We did not mean to emphasize developmental systems particularly and rather had sought to extend the significance of our work to any case of genotype-phenotype mapping. Our title is generic and the Abstract does not mention development either. We use the word "development" in "developmental constraints" because of its historical importance.

We now changed: "the second at the developmental level" by "the second at the level of genotype-phenotype mapping"; "development of such a trait" to "construction of such a trait". We kept the word "development" when referring specifically to vulva development.

Besides generic references that apply to any living organisms with a G/P map, we had provided in the first version examples of relationship between mutational variance and phenotypic variation in a diversity of animals as well as in several articles in S. cerevisiae, Aspergillus (fungi), and Arabidopsis thaliana (plant). We now add further references including in bacteria (Girgis et al., 2009, Girgis et al., 2012, Fridman et al., 2014, Brauner et al., 2016, Khare and Tavazoie, 2020), as well as examples using the multidimensional nature of the transcriptome (Denver et al., 2005, Rifkin et al., 2005, Landry et al., 2007, Hine et al., 2018). We hope this is satisfactory.

Another critique or comment is less of a critique and more of a suggestion – there's an opportunity lost in not presenting this work as also an incredibly innovative way to leverage quantitative genetics to identify novel regulators of a biological process. Also, as a cell biologist, I am left with wanting to know whether the genes/pathways identified function autonomously or not. I fully recognize that this may be beyond the scope of the present study, but from a developmental perspective and as a strategy for identifying novel members and pathways that contribute to the evolution and development of a particular biological process, it would be interesting to know whether the newly identified pathways function autonomously to mediate P3.p fusion/division.

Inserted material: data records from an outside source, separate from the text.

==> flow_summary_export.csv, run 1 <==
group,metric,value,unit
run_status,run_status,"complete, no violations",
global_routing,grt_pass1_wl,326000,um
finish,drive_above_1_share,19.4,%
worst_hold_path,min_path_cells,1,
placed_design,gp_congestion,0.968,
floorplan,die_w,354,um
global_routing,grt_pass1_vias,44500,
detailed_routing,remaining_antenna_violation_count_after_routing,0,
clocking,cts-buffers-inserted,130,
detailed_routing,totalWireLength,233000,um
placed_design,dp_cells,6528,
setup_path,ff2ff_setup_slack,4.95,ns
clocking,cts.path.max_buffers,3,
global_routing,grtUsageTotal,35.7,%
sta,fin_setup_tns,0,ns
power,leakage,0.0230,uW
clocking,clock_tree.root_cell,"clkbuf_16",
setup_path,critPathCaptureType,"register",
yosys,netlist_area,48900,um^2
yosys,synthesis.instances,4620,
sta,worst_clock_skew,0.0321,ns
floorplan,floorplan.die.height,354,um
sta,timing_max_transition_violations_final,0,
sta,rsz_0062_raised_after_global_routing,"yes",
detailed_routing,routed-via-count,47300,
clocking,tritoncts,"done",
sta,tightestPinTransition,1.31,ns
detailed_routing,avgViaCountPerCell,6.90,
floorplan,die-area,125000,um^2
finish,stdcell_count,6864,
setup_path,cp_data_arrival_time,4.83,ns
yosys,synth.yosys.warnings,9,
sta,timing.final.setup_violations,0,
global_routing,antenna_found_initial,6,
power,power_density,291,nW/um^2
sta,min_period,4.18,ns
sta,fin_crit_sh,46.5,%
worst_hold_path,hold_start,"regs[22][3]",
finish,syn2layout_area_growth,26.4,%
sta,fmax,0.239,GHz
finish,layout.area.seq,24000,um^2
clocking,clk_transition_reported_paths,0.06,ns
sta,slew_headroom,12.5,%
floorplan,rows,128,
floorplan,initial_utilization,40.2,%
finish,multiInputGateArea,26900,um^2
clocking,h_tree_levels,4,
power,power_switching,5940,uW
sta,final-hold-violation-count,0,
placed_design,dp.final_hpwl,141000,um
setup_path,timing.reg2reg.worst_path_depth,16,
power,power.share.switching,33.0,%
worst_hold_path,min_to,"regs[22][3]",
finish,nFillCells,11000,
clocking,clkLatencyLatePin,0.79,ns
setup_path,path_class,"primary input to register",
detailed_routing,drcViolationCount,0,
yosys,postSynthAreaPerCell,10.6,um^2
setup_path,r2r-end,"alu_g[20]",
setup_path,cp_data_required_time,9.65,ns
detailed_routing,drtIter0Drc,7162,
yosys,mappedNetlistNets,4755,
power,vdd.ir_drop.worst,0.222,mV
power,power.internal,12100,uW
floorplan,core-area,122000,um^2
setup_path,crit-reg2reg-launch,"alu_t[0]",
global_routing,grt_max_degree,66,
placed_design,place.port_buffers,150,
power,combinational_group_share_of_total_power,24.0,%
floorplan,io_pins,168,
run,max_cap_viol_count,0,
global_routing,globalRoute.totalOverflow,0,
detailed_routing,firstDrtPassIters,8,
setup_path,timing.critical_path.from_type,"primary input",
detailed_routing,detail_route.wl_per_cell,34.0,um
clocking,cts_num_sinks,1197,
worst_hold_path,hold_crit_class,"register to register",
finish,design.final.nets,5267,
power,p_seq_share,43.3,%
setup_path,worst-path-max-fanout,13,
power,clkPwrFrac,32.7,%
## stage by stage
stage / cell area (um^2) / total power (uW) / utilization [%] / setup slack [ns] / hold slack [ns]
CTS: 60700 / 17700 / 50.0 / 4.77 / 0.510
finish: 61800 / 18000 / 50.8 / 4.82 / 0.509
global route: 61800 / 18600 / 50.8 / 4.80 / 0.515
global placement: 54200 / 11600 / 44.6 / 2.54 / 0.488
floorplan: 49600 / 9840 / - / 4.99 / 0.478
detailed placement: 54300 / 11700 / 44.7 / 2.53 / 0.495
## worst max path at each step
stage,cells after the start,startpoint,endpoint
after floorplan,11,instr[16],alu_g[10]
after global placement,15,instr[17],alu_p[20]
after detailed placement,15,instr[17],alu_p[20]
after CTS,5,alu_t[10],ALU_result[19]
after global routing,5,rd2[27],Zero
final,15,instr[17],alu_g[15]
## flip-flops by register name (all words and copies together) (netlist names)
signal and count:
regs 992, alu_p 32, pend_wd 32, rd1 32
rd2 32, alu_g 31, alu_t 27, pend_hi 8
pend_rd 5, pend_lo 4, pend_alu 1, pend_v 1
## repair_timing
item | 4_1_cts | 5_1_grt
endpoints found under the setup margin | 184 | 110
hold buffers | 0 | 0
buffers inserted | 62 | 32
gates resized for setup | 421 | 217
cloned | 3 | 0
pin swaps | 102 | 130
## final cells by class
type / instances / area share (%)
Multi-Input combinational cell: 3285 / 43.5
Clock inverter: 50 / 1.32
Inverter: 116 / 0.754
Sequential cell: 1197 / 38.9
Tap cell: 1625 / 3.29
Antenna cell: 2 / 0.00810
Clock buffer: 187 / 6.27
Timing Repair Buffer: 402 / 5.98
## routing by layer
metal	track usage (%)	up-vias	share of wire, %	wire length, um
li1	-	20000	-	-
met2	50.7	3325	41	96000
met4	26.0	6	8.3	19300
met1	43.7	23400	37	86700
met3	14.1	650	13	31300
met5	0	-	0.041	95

Thank you for pointing to this possible follow-up of our work. We agree but leave this point for future studies. We added in the first paragraph of the Discussion: "Using this quantitative genetics approach, we were able to find new regulators of P3.p developmental fate that are available for further developmental studies."

One potential limitation to their study is that so few lines were studied. They originally evaluated 15 lines, chose 6 due (presumably) to inconsistent P3.p division frequency results with the previous study, and then removed 1 more due to time constraints. The remaining 5 are split over two species. These lines are not representative in a random sampling sense – it isn't clear to me that we definitively know whether they are representative in terms of the biology and the question they want to answer. However, there are reasons to think that they are – at least with respect to the main question of the paper. They address this somewhat in their Discussion in the paragraph starting "An obvious further question…". I am not advocating that they look at more lines. They discuss the practical difficulties of doing this experiment, there may not be more lines to look at (since they had to exclude a bunch for inconsistency), and even if they haven't definitively rejected the mutagenic DNA hypothesis for all effect sizes of mutations, they have certainly shown that it isn't an explanation for their specific data. There are enough different pathways involved among their 5 mutations that it is far easier to think that there is plenty of opportunity for mutations of small effect to arise in those pathways without postulating that there is an unknown but much more important class of P3.p affecting mutagenic loci that are really behind any smaller evolved differences in others of the MA lines. Indeed, the more likely situation is that the mutational target size is even bigger than they found and that sampling more lines would just reinforce their conclusion.

Of course the mutational target size is larger than what we found with these five mutations. We added "This is a small sample of possible mutations and already…".